En 1838, une association de patrons est créée à Manchester, animée par John Bright et surtout Richard Cobden. Cette ligue de Manchester va alors faire école. Un an plus tard la National Anti-Corn Law League (ligue contre les lois céréalières) est créée sous forme de fédérations d’associations locales. Le groupe de pression est très actif, distribue des brochures, organise des conférences (800 pour la seule année 1840), rassemble des pétitions.

En 1843, The Economist – nouvel hebdomadaire – appuie les tenants du libre-échange en utilisant notamment des arguments « sociaux » : la suppression des corn laws permettrait la baisse du prix du pain et du coût de la vie.

Le mouvement qui cristallise par ailleurs divers mécontentements et conteste les privilèges établis voit sa popularité grandir. Le parti Tory de Robert Peel est de plus en plus sensible aux thèses libres échangistes.

En 1842, la politique commerciale anglaise connaît une inflexion, le Premier ministre Peel réduit de façon substantielle les droits de douanes et annule l’interdiction d’exporter des machines en vigueur depuis 1774. Mais les corn laws ne sont pas réellement modifiées. Il faut attendre les désastreuses pluies de 1845, la mauvaise récolte de pommes de terre et la famine en Irlande pour forcer l’abrogation des corn laws le 15 mai 1846. La Grande-Bretagne paraît sacrifier son agriculture sur l’autel de la division internationale du travail.

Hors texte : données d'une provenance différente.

## src/rtl/mkw_pkg.sv

```systemverilog
package mkw_pkg;

  localparam int DATA_W = 8;
  localparam int ADDR_W = 2;

  localparam logic [ADDR_W-1:0] OFS_CTRL   = 2'd0;
  localparam logic [ADDR_W-1:0] OFS_PERIOD = 2'd1;
  localparam logic [ADDR_W-1:0] OFS_KICK   = 2'd2;
  localparam logic [ADDR_W-1:0] OFS_COUNT  = 2'd3;

  localparam int BIT_EN   = 0;
  localparam int BIT_LOCK = 2;
  localparam int BIT_RSEL = 6;
  localparam int BIT_PSEL = 7;

  localparam logic [DATA_W-1:0] KICK_MAGIC = 8'h6B;

  typedef struct packed {
    logic pin_sel;
    logic rst_sel;
    logic lock;
    logic en;
  } ctrl_t;

  typedef enum logic [1:0] {
    ST_IDLE  = 2'd0,
    ST_COUNT = 2'd1,
    ST_FIRE  = 2'd2,
    ST_HALT  = 2'd3
  } cd_state_e;

  // Next control state for a write: lock is sticky, a locked enable cannot drop.
  function automatic ctrl_t ctrl_update(ctrl_t cur, logic [DATA_W-1:0] wd);
    ctrl_t n;
    n.en      = wd[BIT_EN] | (cur.lock & cur.en);
    n.lock    = cur.lock | wd[BIT_LOCK];
    n.rst_sel = wd[BIT_RSEL];
    n.pin_sel = wd[BIT_PSEL];
    return n;
  endfunction

  // Byte image of the control register for reads.
  function automatic logic [DATA_W-1:0] ctrl_image(ctrl_t c);
    logic [DATA_W-1:0] b;
    b           = '0;
    b[BIT_EN]   = c.en;
    b[BIT_LOCK] = c.lock;
    b[BIT_RSEL] = c.rst_sel;
    b[BIT_PSEL] = c.pin_sel;
    return b;
  endfunction

  // A tick at this count value ends the countdown.
  function automatic logic count_expires(logic [DATA_W-1:0] cnt);
    return cnt <= 8'd1;
  endfunction

  function automatic logic is_kick(logic wr, logic [ADDR_W-1:0] a, logic [DATA_W-1:0] d);
    return wr && (a == OFS_KICK) && (d == KICK_MAGIC);
  endfunction

endpackage

```

## src/rtl/mkw_tick_div.sv

```systemverilog
module mkw_tick_div #(
  parameter int TICK_CYCLES = 50_000_000
) (
  input  logic clk,
  input  logic rst_n,
  input  logic run_i,
  input  logic restart_i,
  output logic tick_o
);
  localparam int PW = (TICK_CYCLES > 1) ? $clog2(TICK_CYCLES) : 1;
  localparam logic [PW-1:0] LAST = PW'(TICK_CYCLES - 1);

  logic [PW-1:0] pre_q;

  assign tick_o = run_i && !restart_i && (pre_q == LAST);

  always_ff @(posedge clk) begin
    if (!rst_n) begin
      pre_q <= '0;
    end else if (!run_i || restart_i || tick_o) begin
      pre_q <= '0;
    end else begin
      pre_q <= pre_q + 1'b1;
    end
  end

  generate
    if (TICK_CYCLES > 1) begin : g_spacing
      AST_TICK_ISOLATED: assert property (@(posedge clk) disable iff (!rst_n)
        tick_o |=> !tick_o);
    end
  endgenerate

endmodule

```

## src/rtl/mkw_regfile.sv

```systemverilog
module mkw_regfile
  import mkw_pkg::*;
#(
  parameter logic [DATA_W-1:0] RESET_PERIOD = 8'd10
) (
  input  logic              clk,
  input  logic              rst_n,
  input  logic              bus_wr,
  input  logic [ADDR_W-1:0] bus_addr,
  input  logic [DATA_W-1:0] bus_wdata,
  input  logic [DATA_W-1:0] count_i,
  output logic [DATA_W-1:0] bus_rdata,
  output ctrl_t             ctrl_o,
  output logic [DATA_W-1:0] period_o,
  output logic              start_o,
  output logic              kick_o
);
  ctrl_t             ctrl_q;
  logic [DATA_W-1:0] period_q;
  logic              wr_ctrl, wr_period;
  ctrl_t             ctrl_n;

  assign wr_ctrl   = bus_wr && (bus_addr == OFS_CTRL);
  assign wr_period = bus_wr && (bus_addr == OFS_PERIOD);
  assign ctrl_n    = ctrl_update(ctrl_q, bus_wdata);
  assign start_o   = wr_ctrl && ctrl_n.en && !ctrl_q.en;
  assign kick_o    = is_kick(bus_wr, bus_addr, bus_wdata);
  assign ctrl_o    = ctrl_q;
  assign period_o  = period_q;

  always_ff @(posedge clk) begin
    if (!rst_n) begin
      ctrl_q   <= '0;
      period_q <= RESET_PERIOD;
    end else begin
      if (wr_ctrl)   ctrl_q   <= ctrl_n;
      if (wr_period) period_q <= bus_wdata;
    end
  end

  always_comb begin
    unique case (bus_addr)
      OFS_CTRL:   bus_rdata = ctrl_image(ctrl_q);
      OFS_PERIOD: bus_rdata = period_q;
      OFS_KICK:   bus_rdata = '0;
      default:    bus_rdata = count_i;
    endcase
  end

  AST_LOCK_STICKY: assert property (@(posedge clk) disable iff (!rst_n)
    ctrl_q.lock |=> ctrl_q.lock);
  AST_LOCKED_EN_HOLDS: assert property (@(posedge clk) disable iff (!rst_n)
    (ctrl_q.lock && ctrl_q.en) |=> ctrl_q.en);
  AST_START_FROM_OFF: assert property (@(posedge clk) disable iff (!rst_n)
    start_o |=> ctrl_q.en);

endmodule

```

## src/rtl/mkw_countdown.sv

```systemverilog
module mkw_countdown
  import mkw_pkg::*;
#(
  parameter int PULSE_CYCLES = 16
) (
  input  logic              clk,
  input  logic              rst_n,
  input  ctrl_t             ctrl_i,
  input  logic [DATA_W-1:0] period_i,
  input  logic              start_i,
  input  logic              kick_i,
  input  logic              tick_i,
  output logic [DATA_W-1:0] count_o,
  output logic              counting_o,
  output logic              reload_o,
  output logic              sys_rst_o,
  output logic              tmo_pin_o
);
  localparam int QW = (PULSE_CYCLES > 1) ? $clog2(PULSE_CYCLES) : 1;
  localparam logic [QW-1:0] PULSE_LAST = QW'(PULSE_CYCLES - 1);

  cd_state_e         st_q;
  logic [DATA_W-1:0] cnt_q;
  logic [QW-1:0]     pcnt_q;
  logic              out_rst_q, out_pin_q;
  logic              kick_take;
  logic              expire_now;

  assign kick_take  = kick_i && ctrl_i.en && (st_q != ST_FIRE);
  assign reload_o   = start_i || kick_take;
  assign expire_now = (st_q == ST_COUNT) && ctrl_i.en && tick_i && count_expires(cnt_q);
  assign counting_o = (st_q == ST_COUNT);
  assign count_o    = cnt_q;
  assign sys_rst_o  = out_rst_q;
  assign tmo_pin_o  = out_pin_q;

  always_ff @(posedge clk) begin
    if (!rst_n) begin
      st_q      <= ST_IDLE;
      cnt_q     <= '0;
      pcnt_q    <= '0;
      out_rst_q <= 1'b0;
      out_pin_q <= 1'b0;
    end else if (start_i) begin
      st_q      <= ST_COUNT;
      cnt_q     <= period_i;
      out_rst_q <= 1'b0;
      out_pin_q <= 1'b0;
    end else if (!ctrl_i.en) begin
      st_q      <= ST_IDLE;
      out_rst_q <= 1'b0;
      out_pin_q <= 1'b0;
    end else if (kick_take) begin
      st_q      <= ST_COUNT;
      cnt_q     <= period_i;
      out_rst_q <= 1'b0;
      out_pin_q <= 1'b0;
    end else begin
      unique case (st_q)
        ST_COUNT: begin
          if (expire_now) begin
            st_q      <= ST_FIRE;
            cnt_q     <= '0;
            pcnt_q    <= PULSE_LAST;
            out_rst_q <= ctrl_i.rst_sel;
            out_pin_q <= ctrl_i.pin_sel;
          end else if (tick_i) begin
            cnt_q <= cnt_q - 1'b1;
          end
        end
        ST_FIRE: begin
          if (pcnt_q == '0) begin
            out_rst_q <= 1'b0;
            out_pin_q <= 1'b0;
            if (out_rst_q) begin
              st_q <= ST_HALT;
            end else begin
              st_q  <= ST_COUNT;
              cnt_q <= period_i;
            end
          end else begin
            pcnt_q <= pcnt_q - 1'b1;
          end
        end
        default: ;
      endcase
    end
  end

  AST_OUT_OFF_WHEN_DISABLED: assert property (@(posedge clk) disable iff (!rst_n)
    (!ctrl_i.en && !start_i) |=> (!sys_rst_o && !tmo_pin_o));
  AST_CNT_NEVER_RISES: assert property (@(posedge clk) disable iff (!rst_n)
    (ctrl_i.en && !reload_o && st_q != ST_FIRE) |=> (cnt_q <= $past(cnt_q)));
  AST_EXPIRY_ON_TICK: assert property (@(posedge clk) disable iff (!rst_n)
    ($rose(sys_rst_o) || $rose(tmo_pin_o)) |-> $past(tick_i));
  AST_PULSE_NOT_CUT_BY_KICK: assert property (@(posedge clk) disable iff (!rst_n)
    (st_q == ST_FIRE && pcnt_q != '0 && ctrl_i.en) |=> (st_q == ST_FIRE));
  AST_HALT_HOLDS_ZERO: assert property (@(posedge clk) disable iff (!rst_n)
    (st_q == ST_HALT && !reload_o && ctrl_i.en) |=> (cnt_q == '0));

endmodule

```

## src/rtl/magic_kick_watchdog.sv

```systemverilog
module magic_kick_watchdog
  import mkw_pkg::*;
#(
  parameter int                TICK_CYCLES  = 50_000_000,
  parameter int                PULSE_CYCLES = 16,
  parameter logic [DATA_W-1:0] RESET_PERIOD = 8'd10
) (
  input  logic              clk,
  input  logic              rst_n,
  input  logic              bus_wr,
  input  logic [ADDR_W-1:0] bus_addr,
  input  logic [DATA_W-1:0] bus_wdata,
  output logic [DATA_W-1:0] bus_rdata,
  output logic              sys_rst_o,
  output logic              tmo_pin_o
);
  ctrl_t             ctrl;
  logic [DATA_W-1:0] period;
  logic [DATA_W-1:0] count;
  logic              start_ev, kick_ev, tick_ev, reload_ev, counting;

  mkw_regfile #(.RESET_PERIOD(RESET_PERIOD)) u_regs (
    .clk(clk), .rst_n(rst_n), .bus_wr(bus_wr), .bus_addr(bus_addr),
    .bus_wdata(bus_wdata), .count_i(count), .bus_rdata(bus_rdata),
    .ctrl_o(ctrl), .period_o(period), .start_o(start_ev), .kick_o(kick_ev)
  );

  mkw_tick_div #(.TICK_CYCLES(TICK_CYCLES)) u_tick (
    .clk(clk), .rst_n(rst_n), .run_i(counting), .restart_i(reload_ev),
    .tick_o(tick_ev)
  );

  mkw_countdown #(.PULSE_CYCLES(PULSE_CYCLES)) u_cd (
    .clk(clk), .rst_n(rst_n), .ctrl_i(ctrl), .period_i(period),
    .start_i(start_ev), .kick_i(kick_ev), .tick_i(tick_ev),
    .count_o(count), .counting_o(counting), .reload_o(reload_ev),
    .sys_rst_o(sys_rst_o), .tmo_pin_o(tmo_pin_o)
  );

endmodule

```
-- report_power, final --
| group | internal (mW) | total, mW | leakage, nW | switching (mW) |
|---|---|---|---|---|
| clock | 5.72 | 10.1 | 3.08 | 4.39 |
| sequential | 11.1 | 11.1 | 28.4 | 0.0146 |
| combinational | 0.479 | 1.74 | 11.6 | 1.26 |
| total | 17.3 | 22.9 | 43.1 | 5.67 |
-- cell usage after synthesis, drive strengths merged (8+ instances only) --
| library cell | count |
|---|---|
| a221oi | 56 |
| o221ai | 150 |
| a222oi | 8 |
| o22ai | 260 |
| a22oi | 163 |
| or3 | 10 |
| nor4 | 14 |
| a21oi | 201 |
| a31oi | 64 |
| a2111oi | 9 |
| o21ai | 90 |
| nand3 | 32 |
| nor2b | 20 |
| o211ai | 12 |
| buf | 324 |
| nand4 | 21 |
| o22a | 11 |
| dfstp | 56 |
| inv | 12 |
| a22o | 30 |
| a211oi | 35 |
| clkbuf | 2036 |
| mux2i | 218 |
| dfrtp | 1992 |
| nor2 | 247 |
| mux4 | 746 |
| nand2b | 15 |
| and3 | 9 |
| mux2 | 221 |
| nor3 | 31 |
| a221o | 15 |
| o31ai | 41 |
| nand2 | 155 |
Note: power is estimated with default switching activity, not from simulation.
==> src/rtl/arbctl_pkg.sv <==
package arbctl_pkg;
    localparam int REG_NUM_W = 10;

    // register numbers; the primary control number is the only readable one
    localparam logic [REG_NUM_W-1:0] NUM_STAT  = 10'h084;
    localparam logic [REG_NUM_W-1:0] NUM_EADDR = 10'h086;
    localparam logic [REG_NUM_W-1:0] NUM_CTRL  = 10'h087;

    localparam int N_ALIAS = 3;
    localparam logic [N_ALIAS*REG_NUM_W-1:0] ALIAS_NUMS = {10'h089, 10'h081, 10'h077};

    typedef struct packed {
        logic rd;        // read strobe
        logic ctrl_hit;  // primary control number
        logic alias_hit; // any alias number
        logic eaddr_hit;
        logic stat_hit;
    } dec_t;
endpackage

L’abolition des lois sur les blés s’inscrit dans un vaste ensemble de mesures de libéralisation des échanges commerciaux (suppression des actes de navigation en 1849, abrogation de nombreuses taxes douanières entre 1846 et 1852). De manière unilatérale la Grande-Bretagne adopte une politique commerciale qui peut être qualifiée de véritablement libre-échangiste, elle reste en vigueur jusqu’au seuil des années 1930.